Irit Carmi-Levy is a full-time employee at Aummune. Maximilien Grandclaudon is currently employed by the pharmaceutical company Servier. The remaining authors declare no competing interests.

Figures

Fig. 1
Fig. 1. Structure of the ligand–receptor database.
a Extract of the ligand–receptor database. The database is structured as the following scheme: the 4 first columns correspond to gene symbol of each subunit of interacting ligand and receptor, the next two columns state the classification into families and/or subfamilies of molecules, and the last column gives the source for manual curation (PubMed ID). b Histogram displaying the number of interactions classified in each family of communication molecules included in the database (antigen binding, checkpoint, chemokine, cytokine, growth factor, notch signaling). c Histogram displaying the number of interactions classified in the different defined subfamilies of cytokines: interleukin 1 family, interleukin 17 family, receptor tyrosine kinase (RTK) family, transforming growth factor beta (TGF) family, tumor necrosis factor family (TNF), type 1 cytokine family, and type 2 cytokine family, and unclassified cytokines.
Fig. 2
Fig. 2. ICELLNET pipeline to study intercellular communication from cell transcriptional profiles.

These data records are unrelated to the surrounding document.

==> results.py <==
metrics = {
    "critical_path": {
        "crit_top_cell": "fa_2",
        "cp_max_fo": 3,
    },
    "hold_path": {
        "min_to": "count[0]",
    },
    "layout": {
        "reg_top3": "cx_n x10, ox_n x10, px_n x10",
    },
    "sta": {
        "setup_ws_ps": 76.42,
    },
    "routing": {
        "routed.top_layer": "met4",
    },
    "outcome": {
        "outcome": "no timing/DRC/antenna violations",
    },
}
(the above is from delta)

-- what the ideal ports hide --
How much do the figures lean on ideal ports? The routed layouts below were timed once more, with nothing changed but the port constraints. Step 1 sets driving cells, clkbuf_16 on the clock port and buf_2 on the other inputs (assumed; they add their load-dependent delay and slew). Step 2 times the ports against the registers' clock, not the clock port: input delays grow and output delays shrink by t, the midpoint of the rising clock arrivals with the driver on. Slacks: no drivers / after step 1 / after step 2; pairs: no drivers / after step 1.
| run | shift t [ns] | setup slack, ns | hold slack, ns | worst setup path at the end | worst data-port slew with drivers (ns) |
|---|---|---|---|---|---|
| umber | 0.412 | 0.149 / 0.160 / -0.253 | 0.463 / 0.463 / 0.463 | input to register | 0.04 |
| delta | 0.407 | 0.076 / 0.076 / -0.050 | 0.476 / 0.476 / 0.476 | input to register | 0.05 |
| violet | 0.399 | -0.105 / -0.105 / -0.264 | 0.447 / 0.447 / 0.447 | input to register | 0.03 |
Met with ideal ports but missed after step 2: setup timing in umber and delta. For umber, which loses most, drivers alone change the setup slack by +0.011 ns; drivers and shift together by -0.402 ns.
Source: an optimization exercise on an open RTL-to-GDS flow (aim: small area). Production flows keep margins and buffers that such runs may drop.
Only simulation tests tie the RTL to the original design; equivalence was not proved.
No activity file was given, so power comes from the tool's default toggle rates.

==> module issue_stage, before the edit <==
module issue_stage (
  input  logic                      clk,
  input  logic                      rst_n,
  input  logic                      flush,
  input  logic                      push,
  input  logic [70:0]               in_pair0,
  input  logic [70:0]               in_pair1,
  input  logic                      load_valid,
  input  logic [5-1:0] load_dest,
  output logic                      full,
  output logic [70:0]               lane0,
  output logic [70:0]               lane1,
  output logic                      swapped
);
  logic [3:0][69:0] mem_e;   
  logic [3:0][69:0] mem_o;   
  logic [3:0] hd_e, hd_o;
  logic       hd_odd;
  logic [3:0] ln_e, ln_o;
  logic       ln_odd;
  logic       ln_step_e, ln_step_o;
  logic [3:0] wrow_o;
  logic       wr_odd;
  logic [3:0] count;
  logic [1:0] lane_vld;
  logic [69:0] head_e, head_o, lane_e, lane_o;
  always_comb begin
    head_e = '1;
    head_o = '1;
    lane_e = '1;
    lane_o = '1;
    for (int k = 0; k < 4; k++) begin
      head_e = head_e & ~({70{hd_e[k]}} & mem_e[k]);
      head_o = head_o & ~({70{hd_o[k]}} & mem_o[k]);
      lane_e = lane_e & ~({70{ln_e[k]}} & mem_e[k]);
      lane_o = lane_o & ~({70{ln_o[k]}} & mem_o[k]);
    end
  end
  assign lane0 = {lane_vld[0], (ln_odd ^ swapped) ? lane_o : lane_e};
  assign lane1 = {lane_vld[1], (ln_odd ^ swapped) ? lane_e : lane_o};
  logic [5:0] op_e, op_o;
  logic [4:0] rs_e, rt_e, rs_o, rt_o, dest_e, dest_o;
  logic       rds_e, rdt_e, wr_e, br_e, mm_e;
  logic       rds_o, rdt_o, wr_o, br_o, mm_o;
  assign op_e = head_e[31:26];
  assign rs_e = head_e[25:21];
  assign rt_e = head_e[20:16];
  assign op_o = head_o[31:26];
  assign rs_o = head_o[25:21];
  assign rt_o = head_o[20:16];
  function automatic logic reads_rs(input logic [5:0] op);
    reads_rs = (op[5:4] == 2'b00 && op != 6'h00) || op[5:4] == 2'b01 ||
               op == 6'h20 || op == 6'h21 || op == 6'h30;
  endfunction
  function automatic logic reads_rt(input logic [5:0] op);
    reads_rt = (op[5:4] == 2'b00 && op != 6'h00) || op == 6'h21;
  endfunction
  function automatic logic writes(input logic [5:0] op);
    writes = (op[5:4] == 2'b00 && op != 6'h00) || op[5:4] == 2'b01 || op == 6'h20;
  endfunction
  function automatic logic is_branch(input logic [5:0] op);
    is_branch = op[5:4] == 2'b11 || op[5:1] == 5'b00110 || op[5:1] == 5'b01110;
  endfunction
  assign rds_e  = reads_rs(op_e);
  assign rdt_e  = reads_rt(op_e);
  assign wr_e   = writes(op_e);
  assign dest_e = (op_e[5:4] == 2'b00) ? head_e[15:11] : rt_e;
  assign br_e   = is_branch(op_e);
  assign mm_e   = op_e[5:4] == 2'b10;
  assign rds_o  = reads_rs(op_o);
  assign rdt_o  = reads_rt(op_o);
  assign wr_o   = writes(op_o);
  assign dest_o = (op_o[5:4] == 2'b00) ? head_o[15:11] : rt_o;
  assign br_o   = is_branch(op_o);
  assign mm_o   = op_o[5:4] == 2'b10;
  logic v0, v1, v_e, v_o;
  logic ld_e, ld_o, dep_oe, dep_eo;
  logic load_stall, pair_dep, conflict;
  logic mm0, br0, br1;
  logic iss0, iss1, swap;
  assign v0  = count != 4'd0;
  assign v1  = count > 4'd1;
  assign v_e = hd_odd ? v1 : v0;
  assign v_o = hd_odd ? v0 : v1;
  assign ld_e   = (rds_e && rs_e == load_dest) || (rdt_e && rt_e == load_dest);
  assign ld_o   = (rds_o && rs_o == load_dest) || (rdt_o && rt_o == load_dest);
  assign dep_oe = wr_e && ((rds_o && rs_o == dest_e) || (rdt_o && rt_o == dest_e));
  assign dep_eo = wr_o && ((rds_e && rs_e == dest_o) || (rdt_e && rt_e == dest_o));
  assign load_stall = load_valid && ((v_e && ld_e) || (v_o && ld_o));
  assign pair_dep   = hd_odd ? dep_eo : dep_oe;
  assign conflict   = (br_e && br_o) || (mm_e && mm_o);
  assign mm0        = hd_odd ? mm_o : mm_e;
  assign br0        = hd_odd ? br_o : br_e;
  assign br1        = hd_odd ? br_e : br_o;
  assign iss0 = v0 && !load_stall;
  assign iss1 = iss0 && v1 && !pair_dep && !conflict;
  assign swap = iss0 && (mm0 || (iss1 && !br0 && br1));
  logic [3:0] push_n, pop_n, count_nx;
  logic       accept;
  logic       step_e, step_o, step_w;
  assign accept   = push && !full && !flush;
  assign push_n   = accept ? 4'(in_pair0[70]) + 4'(in_pair1[70]) : 4'd0;
  assign pop_n    = 4'(iss0) + 4'(iss1);
  assign count_nx = count + push_n - pop_n;
  assign step_e = iss1 || (iss0 && !hd_odd);
  assign step_o = iss1 || (iss0 && hd_odd);
  assign step_w = push_n[1] || (push_n[0] && wr_odd);
  always_ff @(posedge clk) begin
    if (!rst_n || flush) begin
      hd_e     <= 4'b0001;
      hd_o     <= 4'b0001;
      hd_odd   <= 1'b0;
      wrow_o   <= 4'b0001;
      wr_odd   <= 1'b0;
      count    <= '0;
      full     <= 1'b0;
      lane_vld <= 2'b00;
      swapped  <= 1'b0;
    end else begin
      if (step_e) hd_e <= {hd_e[2:0], hd_e[3]};
      if (step_o) hd_o <= {hd_o[2:0], hd_o[3]};
      hd_odd   <= hd_odd ^ (iss0 && !iss1);
      if (step_w) wrow_o <= {wrow_o[2:0], wrow_o[3]};
      wr_odd   <= wr_odd ^ push_n[0];
      count    <= count_nx;
      full     <= count_nx > 4'd6;
      lane_vld <= swap ? {iss0, iss1} : {iss1, iss0};
      swapped  <= swap;
    end
  end
  assign ln_e = ln_step_e ? {hd_e[0], hd_e[3:1]} : hd_e;
  assign ln_o = ln_step_o ? {hd_o[0], hd_o[3:1]} : hd_o;
  always_ff @(posedge clk) begin
    ln_step_e <= step_e;
    ln_step_o <= step_o;
    ln_odd    <= hd_odd;
  end
  logic [3:0]  wrow_e, we_e, we_o, hold_e, hold_o;
  logic [69:0] wd_e, wd_o;
  assign wrow_e = wr_odd ? {wrow_o[2:0], wrow_o[3]} : wrow_o;
  always_comb begin
    for (int k = 0; k < 4; k++) begin
      we_e[k]   = !full && wrow_e[k];
      we_o[k]   = !full && wrow_o[k];
      hold_e[k] = full || |(wrow_e & ~(4'b0001 << k));
      hold_o[k] = full || |(wrow_o & ~(4'b0001 << k));
    end
  end
  assign wd_e = ~((!wr_odd && in_pair0[70]) ? in_pair0[69:0] : in_pair1[69:0]);
  assign wd_o = ~(( wr_odd && in_pair0[70]) ? in_pair0[69:0] : in_pair1[69:0]);
  always_ff @(posedge clk) begin
    for (int k = 0; k < 4; k++) begin
      mem_e[k] <= (mem_e[k] & {70{hold_e[k]}}) | (wd_e & {70{we_e[k]}});
      mem_o[k] <= (mem_o[k] & {70{hold_o[k]}}) | (wd_o & {70{we_o[k]}});
    end
  end
endmodule
Background: an optimization exercise with open tools, aiming at small area and a short achievable clock period. Do not read the settings as production practice.
Only simulation tests tie the RTL to the original design; equivalence was not proved.

==> flow/design.v <==
package conv_pkg;
   localparam int LANE_W = 8;
   typedef enum logic [1:0] {
      IDLE  = 2'd0,
      RUN   = 2'd1,
      DRAIN = 2'd2
   } state_e;
   function automatic logic [31:0] ceil_div(input logic [31:0] num, input logic [31:0] den);
      ceil_div = (num + den - 32'd1) / den;
   endfunction
endpackage
module conv_out_fifo #(
   parameter int WIDTH = 65,
   parameter int DEPTH = 16,
   localparam int SD   = DEPTH - 1
) (
   input  logic             clk,
   input  logic             reset,
   input  logic             push_i,      
   input  logic [WIDTH-1:0] wrData_i,
   input  logic             ready_i,     
   output logic [WIDTH-1:0] rdData_o,
   output logic             valid_o,     
   output logic             empty_o,     
   output logic             one_d_o,     
   output logic             full_d_o     
);
   logic [SD-1:0][WIDTH-1:0] mem_q;
   logic [WIDTH-1:0] head_q;
   logic             headTakesMem, headHold;
   logic [SD-1:0]    wrOH_q, rdOH_q, wrOH_d, we_q, hold_q;
   logic             valid_q, empty_q, one_q, notFull_q;
   logic             eq2, eq15;
   logic             pop;
   logic             headTakesIn;
   logic             empty_d, one_d, full_d;
   logic [WIDTH-1:0] memRd;
   assign pop = ready_i && !empty_q;
   assign eq2  = |(wrOH_q & {rdOH_q[SD-2:0], rdOH_q[SD-1]});
   assign eq15 = |(rdOH_q & {wrOH_q[SD-2:0], wrOH_q[SD-1]});
   assign headTakesIn = empty_q || (one_q && ready_i);
   assign empty_d = (empty_q && !push_i) || (one_q && pop && !push_i);
   assign one_d   = (empty_q && push_i) || (one_q && (push_i == pop)) ||
                    (eq2 && pop && !push_i);
   assign full_d  = (!notFull_q && !pop) || (eq15 && push_i && !pop);
   assign wrOH_d = (push_i && !headTakesIn) ? {wrOH_q[SD-2:0], wrOH_q[SD-1]} : wrOH_q;
   always_ff @(posedge clk or negedge reset) begin
      if (!reset) begin
         wrOH_q    <= SD'(1);
         we_q      <= SD'(1);
         hold_q    <= ~SD'(1);
         rdOH_q    <= SD'(1);
         valid_q   <= 1'b0;
         empty_q   <= 1'b1;
         one_q     <= 1'b0;
         notFull_q <= 1'b1;
      end else begin
         wrOH_q    <= wrOH_d;
         we_q      <= full_d ? '0 : wrOH_d;
         hold_q    <= full_d ? '1 : ~wrOH_d;
         if (pop && !one_q) rdOH_q <= {rdOH_q[SD-2:0], rdOH_q[SD-1]};
         valid_q   <= !empty_d;
         empty_q   <= empty_d;
         one_q     <= one_d;
         notFull_q <= !full_d;
      end
   end
   always_comb begin
      memRd = '0;
      for (int i = 0; i < SD; i++) memRd = memRd | (mem_q[i] & {WIDTH{rdOH_q[i]}});
   end
   assign headTakesMem = !headTakesIn && ready_i;
   assign headHold     = !headTakesIn && !ready_i;
   always_ff @(posedge clk) begin
      for (int i = 0; i < SD; i++)
         mem_q[i] <= (mem_q[i] & {WIDTH{hold_q[i]}}) | (wrData_i & {WIDTH{we_q[i]}});
      head_q <= (head_q & {WIDTH{headHold}}) | (wrData_i & {WIDTH{headTakesIn}}) |
                (memRd & {WIDTH{headTakesMem}});
   end
   assign rdData_o = head_q;
   assign valid_o  = valid_q;
   assign empty_o  = empty_q;
   assign one_d_o  = one_d;
   assign full_d_o = full_d;
endmodule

(top) Selection of transcriptomic profile of cell population of interest (central cell) and of other cells used to infer communication with among a public dataset (partner cells) (Supplementary Data 2). (middle) Genes corresponding to ligands/receptors included in the database are selected, scaled by maximum of gene expression for each gene, and used to compute a communication score between two cell types. (bottom) Graphical layers used to dissect intercellular communication scores between the central cell (CC) and partner cells (Macroph: macrophage, Fblast: fibroblast, Epith: epithelial cell, B cell, Treg, NK: natural killer cell): global communication network intensity assessment, contribution of each family or subfamily of molecules to the communication scores, statistical difference assessment of the communication scores from the same central cell to the different partner cell types, and plots of specific interactions most contributing to communication scores. Some schematic art pieces were used and modified from Servier Medical Art, licensed under a Creative Common Attribution 3.0 Generic License. http://smart.servier.com/.
Fig. 3
Fig. 3. Dissection of intercellular communication between Triple-Negative breast cancer infiltrating CAF subsets and the tumor microenvironment.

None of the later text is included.